_Exercise instructions_. For each line below that contains the word "default", return that line.

_Data for this task_.
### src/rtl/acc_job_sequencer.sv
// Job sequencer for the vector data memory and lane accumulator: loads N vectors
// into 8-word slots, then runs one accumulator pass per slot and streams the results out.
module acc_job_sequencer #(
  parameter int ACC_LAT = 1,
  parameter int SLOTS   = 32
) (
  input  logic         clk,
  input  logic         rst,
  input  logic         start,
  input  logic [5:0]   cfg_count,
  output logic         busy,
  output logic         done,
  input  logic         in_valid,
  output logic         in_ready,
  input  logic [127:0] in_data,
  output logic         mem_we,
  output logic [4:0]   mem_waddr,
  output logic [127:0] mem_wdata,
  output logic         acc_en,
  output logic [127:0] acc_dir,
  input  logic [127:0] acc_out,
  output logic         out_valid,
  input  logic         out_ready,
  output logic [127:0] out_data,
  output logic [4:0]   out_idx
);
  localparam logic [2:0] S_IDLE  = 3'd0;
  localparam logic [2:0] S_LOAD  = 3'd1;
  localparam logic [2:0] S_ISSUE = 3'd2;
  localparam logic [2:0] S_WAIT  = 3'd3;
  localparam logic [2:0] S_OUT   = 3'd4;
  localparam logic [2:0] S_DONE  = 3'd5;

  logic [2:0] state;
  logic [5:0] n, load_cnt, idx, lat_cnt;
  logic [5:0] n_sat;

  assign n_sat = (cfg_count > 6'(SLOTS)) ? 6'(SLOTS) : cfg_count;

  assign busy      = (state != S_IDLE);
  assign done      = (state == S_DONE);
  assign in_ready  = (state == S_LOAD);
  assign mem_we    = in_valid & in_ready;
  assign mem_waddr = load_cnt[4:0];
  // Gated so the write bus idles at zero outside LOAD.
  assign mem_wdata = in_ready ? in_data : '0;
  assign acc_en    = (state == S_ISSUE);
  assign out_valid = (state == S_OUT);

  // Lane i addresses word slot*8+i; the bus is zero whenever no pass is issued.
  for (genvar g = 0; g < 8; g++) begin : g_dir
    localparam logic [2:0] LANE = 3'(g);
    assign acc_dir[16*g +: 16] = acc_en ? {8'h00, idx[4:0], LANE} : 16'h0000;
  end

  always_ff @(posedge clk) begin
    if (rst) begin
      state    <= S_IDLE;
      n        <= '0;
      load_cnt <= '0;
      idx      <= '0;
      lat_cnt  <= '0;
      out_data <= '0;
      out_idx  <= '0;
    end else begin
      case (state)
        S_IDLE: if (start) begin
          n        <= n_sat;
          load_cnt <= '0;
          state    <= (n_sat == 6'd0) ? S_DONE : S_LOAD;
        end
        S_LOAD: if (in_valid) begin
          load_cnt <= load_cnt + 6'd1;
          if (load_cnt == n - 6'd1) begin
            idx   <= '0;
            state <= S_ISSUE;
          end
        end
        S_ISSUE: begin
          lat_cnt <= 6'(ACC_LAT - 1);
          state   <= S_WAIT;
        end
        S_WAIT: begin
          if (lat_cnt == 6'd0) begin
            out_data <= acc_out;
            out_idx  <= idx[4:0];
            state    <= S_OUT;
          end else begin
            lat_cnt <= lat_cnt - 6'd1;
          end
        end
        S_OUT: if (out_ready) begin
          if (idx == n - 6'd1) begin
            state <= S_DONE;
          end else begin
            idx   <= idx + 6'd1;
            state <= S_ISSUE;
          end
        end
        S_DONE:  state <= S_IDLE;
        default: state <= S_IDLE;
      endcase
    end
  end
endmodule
---
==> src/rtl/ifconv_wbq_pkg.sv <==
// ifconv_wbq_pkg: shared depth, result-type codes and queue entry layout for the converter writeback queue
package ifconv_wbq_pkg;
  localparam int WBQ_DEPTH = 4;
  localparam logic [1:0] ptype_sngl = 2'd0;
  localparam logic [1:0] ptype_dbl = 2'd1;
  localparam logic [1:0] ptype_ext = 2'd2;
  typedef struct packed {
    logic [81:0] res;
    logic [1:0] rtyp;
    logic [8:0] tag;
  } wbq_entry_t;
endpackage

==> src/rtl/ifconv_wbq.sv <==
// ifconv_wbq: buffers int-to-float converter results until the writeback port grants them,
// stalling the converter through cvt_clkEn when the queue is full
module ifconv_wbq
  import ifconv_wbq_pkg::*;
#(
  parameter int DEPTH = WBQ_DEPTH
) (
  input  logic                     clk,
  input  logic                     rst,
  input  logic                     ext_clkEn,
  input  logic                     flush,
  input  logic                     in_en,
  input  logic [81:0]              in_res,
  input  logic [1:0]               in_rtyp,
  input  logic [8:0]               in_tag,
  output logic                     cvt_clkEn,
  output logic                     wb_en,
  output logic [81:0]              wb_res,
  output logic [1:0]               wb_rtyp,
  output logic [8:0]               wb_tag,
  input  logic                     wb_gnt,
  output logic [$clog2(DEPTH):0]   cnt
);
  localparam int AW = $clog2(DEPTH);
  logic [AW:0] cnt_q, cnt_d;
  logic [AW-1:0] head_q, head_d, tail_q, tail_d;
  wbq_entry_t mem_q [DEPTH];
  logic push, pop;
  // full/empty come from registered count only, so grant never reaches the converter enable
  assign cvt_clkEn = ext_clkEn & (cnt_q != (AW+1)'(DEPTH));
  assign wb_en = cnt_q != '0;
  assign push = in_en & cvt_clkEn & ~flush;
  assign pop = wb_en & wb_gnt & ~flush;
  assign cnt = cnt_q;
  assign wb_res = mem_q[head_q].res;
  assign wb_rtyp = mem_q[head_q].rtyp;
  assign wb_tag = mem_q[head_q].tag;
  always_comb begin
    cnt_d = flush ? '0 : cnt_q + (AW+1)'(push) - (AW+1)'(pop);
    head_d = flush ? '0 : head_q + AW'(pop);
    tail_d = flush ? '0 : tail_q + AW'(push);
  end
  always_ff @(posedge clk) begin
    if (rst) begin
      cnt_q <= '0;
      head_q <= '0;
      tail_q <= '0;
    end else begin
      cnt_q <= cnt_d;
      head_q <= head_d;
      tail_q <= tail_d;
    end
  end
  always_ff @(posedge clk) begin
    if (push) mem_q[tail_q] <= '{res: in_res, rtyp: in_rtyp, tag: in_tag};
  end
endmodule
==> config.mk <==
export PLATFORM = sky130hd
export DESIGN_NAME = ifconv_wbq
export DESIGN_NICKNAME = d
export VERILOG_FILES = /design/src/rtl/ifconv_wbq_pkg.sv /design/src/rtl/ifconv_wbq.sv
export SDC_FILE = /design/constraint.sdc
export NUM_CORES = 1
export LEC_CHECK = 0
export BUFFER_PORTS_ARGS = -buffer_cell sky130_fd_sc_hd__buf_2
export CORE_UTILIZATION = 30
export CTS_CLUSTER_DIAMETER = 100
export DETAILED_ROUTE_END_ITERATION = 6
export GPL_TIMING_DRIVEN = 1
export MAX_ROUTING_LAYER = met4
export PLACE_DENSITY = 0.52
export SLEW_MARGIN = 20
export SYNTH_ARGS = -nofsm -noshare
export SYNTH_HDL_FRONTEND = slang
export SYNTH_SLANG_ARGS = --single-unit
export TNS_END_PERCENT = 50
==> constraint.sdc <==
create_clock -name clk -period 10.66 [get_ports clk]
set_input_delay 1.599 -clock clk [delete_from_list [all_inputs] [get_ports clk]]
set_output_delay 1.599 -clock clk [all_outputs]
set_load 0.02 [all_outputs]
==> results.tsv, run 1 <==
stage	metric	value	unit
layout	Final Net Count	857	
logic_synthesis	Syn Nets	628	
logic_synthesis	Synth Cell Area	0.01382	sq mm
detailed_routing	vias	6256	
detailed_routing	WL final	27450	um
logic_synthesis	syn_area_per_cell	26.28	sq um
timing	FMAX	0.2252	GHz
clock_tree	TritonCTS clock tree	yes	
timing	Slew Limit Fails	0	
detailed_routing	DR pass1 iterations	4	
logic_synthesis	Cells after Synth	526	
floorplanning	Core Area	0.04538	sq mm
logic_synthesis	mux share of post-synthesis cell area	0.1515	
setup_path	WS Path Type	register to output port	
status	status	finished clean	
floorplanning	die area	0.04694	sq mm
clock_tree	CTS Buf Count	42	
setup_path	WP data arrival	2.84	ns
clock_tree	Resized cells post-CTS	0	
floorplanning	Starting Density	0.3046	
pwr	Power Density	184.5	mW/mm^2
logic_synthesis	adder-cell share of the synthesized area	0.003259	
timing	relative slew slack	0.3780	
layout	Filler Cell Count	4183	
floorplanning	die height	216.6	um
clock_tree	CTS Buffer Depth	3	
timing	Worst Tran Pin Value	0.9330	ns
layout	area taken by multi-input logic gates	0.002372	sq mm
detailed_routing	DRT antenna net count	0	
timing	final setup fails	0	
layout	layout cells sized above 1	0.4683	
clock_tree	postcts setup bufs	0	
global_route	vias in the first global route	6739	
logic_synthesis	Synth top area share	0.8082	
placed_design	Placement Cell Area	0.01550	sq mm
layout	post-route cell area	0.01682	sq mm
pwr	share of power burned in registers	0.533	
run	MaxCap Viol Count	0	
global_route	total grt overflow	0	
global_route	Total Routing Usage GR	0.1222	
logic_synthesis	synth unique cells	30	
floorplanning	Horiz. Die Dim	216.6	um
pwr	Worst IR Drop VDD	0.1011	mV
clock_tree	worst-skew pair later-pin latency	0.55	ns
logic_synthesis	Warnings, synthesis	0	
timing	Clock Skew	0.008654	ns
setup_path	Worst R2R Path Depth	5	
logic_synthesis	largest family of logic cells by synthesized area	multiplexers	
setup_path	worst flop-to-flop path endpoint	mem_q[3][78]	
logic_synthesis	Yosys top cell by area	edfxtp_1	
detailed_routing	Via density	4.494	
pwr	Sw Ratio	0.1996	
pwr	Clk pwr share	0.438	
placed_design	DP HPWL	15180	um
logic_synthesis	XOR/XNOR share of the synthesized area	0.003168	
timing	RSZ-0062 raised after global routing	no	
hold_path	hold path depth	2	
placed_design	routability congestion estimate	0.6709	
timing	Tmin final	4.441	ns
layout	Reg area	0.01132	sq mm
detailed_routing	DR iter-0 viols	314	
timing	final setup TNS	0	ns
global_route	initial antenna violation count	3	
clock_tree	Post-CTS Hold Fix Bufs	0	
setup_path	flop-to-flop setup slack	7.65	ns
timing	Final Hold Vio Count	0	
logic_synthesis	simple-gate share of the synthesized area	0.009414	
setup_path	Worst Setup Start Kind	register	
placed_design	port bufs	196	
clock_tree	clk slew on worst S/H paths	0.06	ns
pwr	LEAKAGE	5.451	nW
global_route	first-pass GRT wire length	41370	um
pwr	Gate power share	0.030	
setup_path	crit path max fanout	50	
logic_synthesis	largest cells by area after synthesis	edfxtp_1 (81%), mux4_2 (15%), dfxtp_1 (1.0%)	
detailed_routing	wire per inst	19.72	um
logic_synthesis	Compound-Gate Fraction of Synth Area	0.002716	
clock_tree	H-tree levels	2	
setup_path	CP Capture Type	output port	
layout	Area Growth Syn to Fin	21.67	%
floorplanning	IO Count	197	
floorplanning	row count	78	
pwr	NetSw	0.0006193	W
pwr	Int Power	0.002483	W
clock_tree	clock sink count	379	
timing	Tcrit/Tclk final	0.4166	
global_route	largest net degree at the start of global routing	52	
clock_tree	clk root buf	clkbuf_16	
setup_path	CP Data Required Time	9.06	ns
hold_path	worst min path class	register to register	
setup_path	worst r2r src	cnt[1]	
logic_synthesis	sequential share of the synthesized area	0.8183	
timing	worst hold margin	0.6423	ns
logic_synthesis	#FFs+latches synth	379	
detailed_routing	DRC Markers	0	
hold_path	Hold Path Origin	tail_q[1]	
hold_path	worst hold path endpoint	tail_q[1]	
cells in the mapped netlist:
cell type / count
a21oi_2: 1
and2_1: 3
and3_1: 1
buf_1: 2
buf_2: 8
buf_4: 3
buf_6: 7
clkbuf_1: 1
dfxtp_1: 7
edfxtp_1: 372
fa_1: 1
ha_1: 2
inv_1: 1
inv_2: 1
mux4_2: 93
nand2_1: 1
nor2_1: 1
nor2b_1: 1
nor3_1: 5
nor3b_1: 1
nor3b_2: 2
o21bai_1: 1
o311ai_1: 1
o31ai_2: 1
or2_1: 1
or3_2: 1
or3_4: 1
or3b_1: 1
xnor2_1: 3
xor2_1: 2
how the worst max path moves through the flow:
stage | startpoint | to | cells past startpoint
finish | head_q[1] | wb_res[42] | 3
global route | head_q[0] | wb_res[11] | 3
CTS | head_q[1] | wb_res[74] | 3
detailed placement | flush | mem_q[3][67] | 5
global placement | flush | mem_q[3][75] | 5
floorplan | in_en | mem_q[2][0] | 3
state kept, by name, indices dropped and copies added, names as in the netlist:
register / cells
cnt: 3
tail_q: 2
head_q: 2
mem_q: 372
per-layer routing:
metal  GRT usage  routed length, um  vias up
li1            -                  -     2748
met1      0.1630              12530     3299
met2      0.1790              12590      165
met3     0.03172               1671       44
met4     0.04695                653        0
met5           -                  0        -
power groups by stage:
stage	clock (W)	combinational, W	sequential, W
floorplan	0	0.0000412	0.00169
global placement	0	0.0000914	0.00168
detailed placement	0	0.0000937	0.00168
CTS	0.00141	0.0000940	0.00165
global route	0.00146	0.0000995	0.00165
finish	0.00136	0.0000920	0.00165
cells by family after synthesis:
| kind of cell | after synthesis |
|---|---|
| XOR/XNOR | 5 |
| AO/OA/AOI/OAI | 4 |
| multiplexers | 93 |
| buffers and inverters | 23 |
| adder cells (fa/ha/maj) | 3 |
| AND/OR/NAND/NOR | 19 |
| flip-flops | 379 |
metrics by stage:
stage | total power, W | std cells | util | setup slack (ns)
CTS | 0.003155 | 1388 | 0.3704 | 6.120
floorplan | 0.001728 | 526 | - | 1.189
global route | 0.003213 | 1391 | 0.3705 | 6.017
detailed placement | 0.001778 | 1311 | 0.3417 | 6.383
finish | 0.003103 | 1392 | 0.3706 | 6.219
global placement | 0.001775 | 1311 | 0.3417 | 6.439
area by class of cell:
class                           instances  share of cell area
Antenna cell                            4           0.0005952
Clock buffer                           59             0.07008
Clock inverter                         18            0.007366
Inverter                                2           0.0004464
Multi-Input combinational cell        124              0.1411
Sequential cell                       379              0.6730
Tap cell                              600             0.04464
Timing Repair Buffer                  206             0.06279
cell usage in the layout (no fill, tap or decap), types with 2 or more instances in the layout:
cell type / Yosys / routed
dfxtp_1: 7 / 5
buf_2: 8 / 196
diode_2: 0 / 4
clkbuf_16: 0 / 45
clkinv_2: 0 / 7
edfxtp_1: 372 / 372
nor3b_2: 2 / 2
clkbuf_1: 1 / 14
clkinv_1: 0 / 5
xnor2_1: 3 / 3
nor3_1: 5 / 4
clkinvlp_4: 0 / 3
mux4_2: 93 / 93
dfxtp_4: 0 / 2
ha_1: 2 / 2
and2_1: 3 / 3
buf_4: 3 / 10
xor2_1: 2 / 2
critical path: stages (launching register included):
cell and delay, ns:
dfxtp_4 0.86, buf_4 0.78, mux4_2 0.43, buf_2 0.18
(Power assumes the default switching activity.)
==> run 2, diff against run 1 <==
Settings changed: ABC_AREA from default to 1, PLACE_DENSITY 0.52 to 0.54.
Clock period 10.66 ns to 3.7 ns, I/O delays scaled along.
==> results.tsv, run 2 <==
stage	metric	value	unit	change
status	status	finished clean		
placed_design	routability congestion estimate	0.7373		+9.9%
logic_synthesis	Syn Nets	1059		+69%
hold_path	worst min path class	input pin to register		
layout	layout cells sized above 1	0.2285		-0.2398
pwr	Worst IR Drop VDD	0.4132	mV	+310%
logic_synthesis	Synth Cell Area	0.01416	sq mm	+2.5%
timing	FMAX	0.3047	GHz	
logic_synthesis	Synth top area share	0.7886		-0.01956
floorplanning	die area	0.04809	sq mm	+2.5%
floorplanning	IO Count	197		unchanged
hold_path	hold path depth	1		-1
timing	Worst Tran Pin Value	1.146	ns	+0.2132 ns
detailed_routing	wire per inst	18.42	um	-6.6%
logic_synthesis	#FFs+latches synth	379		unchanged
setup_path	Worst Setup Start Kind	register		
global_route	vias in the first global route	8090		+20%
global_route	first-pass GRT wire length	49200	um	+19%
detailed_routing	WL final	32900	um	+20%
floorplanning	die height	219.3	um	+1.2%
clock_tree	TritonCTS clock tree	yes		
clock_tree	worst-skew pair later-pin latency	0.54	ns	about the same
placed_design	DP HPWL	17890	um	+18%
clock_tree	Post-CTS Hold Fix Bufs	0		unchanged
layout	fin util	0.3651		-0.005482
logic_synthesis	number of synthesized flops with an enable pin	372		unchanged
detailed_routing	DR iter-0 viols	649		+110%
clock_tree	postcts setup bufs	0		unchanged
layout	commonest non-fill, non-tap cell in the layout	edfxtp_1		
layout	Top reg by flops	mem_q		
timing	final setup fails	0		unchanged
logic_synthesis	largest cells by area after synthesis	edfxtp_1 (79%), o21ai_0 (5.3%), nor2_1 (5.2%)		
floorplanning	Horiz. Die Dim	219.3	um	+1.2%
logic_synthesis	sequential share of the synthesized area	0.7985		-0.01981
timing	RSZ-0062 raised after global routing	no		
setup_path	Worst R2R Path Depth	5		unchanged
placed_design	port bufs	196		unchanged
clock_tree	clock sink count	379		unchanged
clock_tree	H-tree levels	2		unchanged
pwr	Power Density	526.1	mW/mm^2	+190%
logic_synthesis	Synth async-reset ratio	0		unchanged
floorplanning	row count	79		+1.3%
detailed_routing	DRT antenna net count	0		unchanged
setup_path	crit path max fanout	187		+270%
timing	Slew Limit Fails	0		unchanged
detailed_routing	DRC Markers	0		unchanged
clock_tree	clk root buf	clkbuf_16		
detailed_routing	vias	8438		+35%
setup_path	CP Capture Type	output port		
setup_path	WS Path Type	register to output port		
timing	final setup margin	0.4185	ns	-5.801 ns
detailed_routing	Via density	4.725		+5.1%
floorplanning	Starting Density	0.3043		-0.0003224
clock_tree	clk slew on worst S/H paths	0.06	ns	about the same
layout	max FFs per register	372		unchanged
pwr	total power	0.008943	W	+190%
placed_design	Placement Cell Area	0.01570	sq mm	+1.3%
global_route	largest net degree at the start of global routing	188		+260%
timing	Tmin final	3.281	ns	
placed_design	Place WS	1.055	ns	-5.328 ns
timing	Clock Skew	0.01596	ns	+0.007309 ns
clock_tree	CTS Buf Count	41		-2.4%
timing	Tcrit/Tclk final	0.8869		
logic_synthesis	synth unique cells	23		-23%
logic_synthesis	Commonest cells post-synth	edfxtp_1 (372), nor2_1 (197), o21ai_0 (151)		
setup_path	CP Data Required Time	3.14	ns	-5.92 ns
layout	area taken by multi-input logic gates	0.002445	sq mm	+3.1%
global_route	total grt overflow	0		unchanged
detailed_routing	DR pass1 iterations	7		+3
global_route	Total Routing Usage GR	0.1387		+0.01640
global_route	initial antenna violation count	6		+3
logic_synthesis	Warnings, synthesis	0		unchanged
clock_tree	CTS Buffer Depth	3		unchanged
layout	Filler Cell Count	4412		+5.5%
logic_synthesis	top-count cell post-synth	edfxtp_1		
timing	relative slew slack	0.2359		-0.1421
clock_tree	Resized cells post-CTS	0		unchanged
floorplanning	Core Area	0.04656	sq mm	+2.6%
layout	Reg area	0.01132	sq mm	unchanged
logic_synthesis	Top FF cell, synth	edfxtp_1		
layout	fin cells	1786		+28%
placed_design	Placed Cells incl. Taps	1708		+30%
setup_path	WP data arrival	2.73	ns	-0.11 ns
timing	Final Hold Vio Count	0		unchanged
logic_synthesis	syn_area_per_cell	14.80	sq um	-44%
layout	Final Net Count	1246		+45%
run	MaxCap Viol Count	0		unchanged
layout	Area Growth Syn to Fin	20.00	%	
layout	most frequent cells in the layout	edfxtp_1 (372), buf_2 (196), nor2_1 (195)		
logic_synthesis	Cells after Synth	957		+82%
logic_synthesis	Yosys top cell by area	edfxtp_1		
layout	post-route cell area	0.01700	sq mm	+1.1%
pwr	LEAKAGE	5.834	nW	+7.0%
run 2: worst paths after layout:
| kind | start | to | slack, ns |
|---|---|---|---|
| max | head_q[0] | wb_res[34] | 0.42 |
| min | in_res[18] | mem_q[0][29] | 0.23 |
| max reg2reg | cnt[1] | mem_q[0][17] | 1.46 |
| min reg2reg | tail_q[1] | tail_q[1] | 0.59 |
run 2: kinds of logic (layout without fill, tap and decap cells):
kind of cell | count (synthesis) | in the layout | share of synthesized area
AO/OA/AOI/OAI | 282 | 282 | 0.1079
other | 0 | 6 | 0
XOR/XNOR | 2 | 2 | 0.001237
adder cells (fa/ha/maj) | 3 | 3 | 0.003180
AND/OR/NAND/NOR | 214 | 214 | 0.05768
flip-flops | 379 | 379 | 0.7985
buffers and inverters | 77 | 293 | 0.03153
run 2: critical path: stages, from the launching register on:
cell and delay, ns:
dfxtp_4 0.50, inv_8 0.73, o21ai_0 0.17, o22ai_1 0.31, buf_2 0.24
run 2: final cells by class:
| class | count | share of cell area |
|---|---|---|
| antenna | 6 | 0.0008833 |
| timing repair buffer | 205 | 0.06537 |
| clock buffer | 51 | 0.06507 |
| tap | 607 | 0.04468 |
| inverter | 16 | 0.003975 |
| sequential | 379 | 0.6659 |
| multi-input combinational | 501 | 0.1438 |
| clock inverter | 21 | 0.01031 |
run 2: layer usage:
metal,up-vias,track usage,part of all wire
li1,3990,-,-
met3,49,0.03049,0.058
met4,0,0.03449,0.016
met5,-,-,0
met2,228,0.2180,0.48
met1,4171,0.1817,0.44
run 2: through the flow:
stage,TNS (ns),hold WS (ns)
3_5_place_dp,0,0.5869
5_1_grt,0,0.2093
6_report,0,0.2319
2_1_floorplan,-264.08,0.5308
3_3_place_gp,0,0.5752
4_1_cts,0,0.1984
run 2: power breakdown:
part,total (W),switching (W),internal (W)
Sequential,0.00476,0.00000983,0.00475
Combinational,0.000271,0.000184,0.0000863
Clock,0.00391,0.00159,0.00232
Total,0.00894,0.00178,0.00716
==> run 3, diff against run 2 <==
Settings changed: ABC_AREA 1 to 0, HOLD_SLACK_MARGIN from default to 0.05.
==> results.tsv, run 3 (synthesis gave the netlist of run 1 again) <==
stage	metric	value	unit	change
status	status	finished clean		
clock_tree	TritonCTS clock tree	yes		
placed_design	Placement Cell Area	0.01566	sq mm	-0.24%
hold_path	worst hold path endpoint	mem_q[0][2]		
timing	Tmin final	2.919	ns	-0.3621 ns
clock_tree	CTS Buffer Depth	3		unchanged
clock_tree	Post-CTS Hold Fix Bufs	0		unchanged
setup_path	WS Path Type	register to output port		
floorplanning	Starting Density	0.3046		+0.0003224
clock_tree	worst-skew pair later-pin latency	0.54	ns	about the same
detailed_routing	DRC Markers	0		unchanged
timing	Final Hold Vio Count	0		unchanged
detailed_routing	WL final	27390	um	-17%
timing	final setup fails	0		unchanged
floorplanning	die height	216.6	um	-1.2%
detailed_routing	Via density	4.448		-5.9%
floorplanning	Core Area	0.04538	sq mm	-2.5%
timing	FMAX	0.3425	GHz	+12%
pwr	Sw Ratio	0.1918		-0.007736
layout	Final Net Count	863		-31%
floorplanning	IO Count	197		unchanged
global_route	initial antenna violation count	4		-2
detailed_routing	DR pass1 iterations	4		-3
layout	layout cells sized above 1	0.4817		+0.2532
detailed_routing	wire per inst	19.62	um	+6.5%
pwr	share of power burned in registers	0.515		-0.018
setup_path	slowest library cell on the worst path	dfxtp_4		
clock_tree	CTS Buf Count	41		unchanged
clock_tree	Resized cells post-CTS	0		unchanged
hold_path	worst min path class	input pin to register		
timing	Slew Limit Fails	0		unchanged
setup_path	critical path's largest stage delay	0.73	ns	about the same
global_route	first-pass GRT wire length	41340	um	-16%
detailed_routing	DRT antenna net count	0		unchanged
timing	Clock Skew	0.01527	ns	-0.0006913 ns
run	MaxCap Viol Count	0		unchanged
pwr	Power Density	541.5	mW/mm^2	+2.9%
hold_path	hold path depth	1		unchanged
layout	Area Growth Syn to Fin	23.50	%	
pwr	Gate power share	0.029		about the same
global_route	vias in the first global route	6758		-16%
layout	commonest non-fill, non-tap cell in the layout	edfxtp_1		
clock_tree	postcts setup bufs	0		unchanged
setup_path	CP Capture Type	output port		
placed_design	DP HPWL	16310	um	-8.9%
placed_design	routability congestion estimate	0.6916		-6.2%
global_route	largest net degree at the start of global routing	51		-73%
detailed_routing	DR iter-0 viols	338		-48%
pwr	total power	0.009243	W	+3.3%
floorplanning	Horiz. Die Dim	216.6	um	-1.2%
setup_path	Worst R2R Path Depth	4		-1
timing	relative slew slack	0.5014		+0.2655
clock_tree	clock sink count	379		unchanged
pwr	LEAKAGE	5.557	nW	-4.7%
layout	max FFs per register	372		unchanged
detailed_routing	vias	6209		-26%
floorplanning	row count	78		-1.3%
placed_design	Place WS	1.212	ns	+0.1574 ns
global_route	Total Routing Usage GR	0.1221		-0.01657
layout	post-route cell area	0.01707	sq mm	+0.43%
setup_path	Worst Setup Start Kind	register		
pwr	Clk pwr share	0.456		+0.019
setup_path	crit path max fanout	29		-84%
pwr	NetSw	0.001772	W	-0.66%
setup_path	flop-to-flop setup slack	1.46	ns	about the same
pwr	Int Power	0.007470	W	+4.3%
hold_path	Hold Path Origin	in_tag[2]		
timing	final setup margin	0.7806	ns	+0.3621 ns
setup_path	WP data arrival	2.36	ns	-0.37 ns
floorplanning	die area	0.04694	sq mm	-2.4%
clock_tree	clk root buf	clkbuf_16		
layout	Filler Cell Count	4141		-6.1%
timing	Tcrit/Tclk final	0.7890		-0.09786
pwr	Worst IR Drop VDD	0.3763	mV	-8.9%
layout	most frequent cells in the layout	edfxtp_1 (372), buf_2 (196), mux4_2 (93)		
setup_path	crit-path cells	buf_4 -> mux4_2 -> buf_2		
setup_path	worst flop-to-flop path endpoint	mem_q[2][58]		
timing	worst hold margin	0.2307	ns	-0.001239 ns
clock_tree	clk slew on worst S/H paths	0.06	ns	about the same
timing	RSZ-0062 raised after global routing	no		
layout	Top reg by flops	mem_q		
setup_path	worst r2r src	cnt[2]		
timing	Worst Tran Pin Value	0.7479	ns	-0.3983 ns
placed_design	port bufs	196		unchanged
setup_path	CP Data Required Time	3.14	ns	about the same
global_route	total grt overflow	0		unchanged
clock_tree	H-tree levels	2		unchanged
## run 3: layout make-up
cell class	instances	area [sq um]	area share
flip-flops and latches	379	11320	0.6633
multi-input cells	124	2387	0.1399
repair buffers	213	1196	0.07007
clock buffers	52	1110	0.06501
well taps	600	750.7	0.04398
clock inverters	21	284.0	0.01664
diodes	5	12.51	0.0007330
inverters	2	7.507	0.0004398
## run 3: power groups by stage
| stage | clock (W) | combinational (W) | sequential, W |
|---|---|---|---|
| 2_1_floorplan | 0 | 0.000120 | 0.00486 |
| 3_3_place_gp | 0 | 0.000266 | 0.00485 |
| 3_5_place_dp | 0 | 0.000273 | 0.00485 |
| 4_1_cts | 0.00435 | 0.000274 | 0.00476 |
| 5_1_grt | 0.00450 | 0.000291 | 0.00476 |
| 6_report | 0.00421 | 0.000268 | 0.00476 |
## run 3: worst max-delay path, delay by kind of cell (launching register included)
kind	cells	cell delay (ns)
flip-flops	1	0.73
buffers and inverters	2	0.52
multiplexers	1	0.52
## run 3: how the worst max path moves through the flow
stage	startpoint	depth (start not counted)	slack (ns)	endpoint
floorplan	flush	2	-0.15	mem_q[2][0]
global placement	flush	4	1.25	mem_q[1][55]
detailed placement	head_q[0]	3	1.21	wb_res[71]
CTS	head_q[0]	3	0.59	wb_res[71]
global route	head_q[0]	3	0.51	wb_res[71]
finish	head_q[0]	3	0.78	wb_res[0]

_Task answer_.
        default: state <= S_IDLE;
(Power assumes the default switching activity.)
Settings changed: ABC_AREA from default to 1, PLACE_DENSITY 0.52 to 0.54.
Settings changed: ABC_AREA 1 to 0, HOLD_SLACK_MARGIN from default to 0.05.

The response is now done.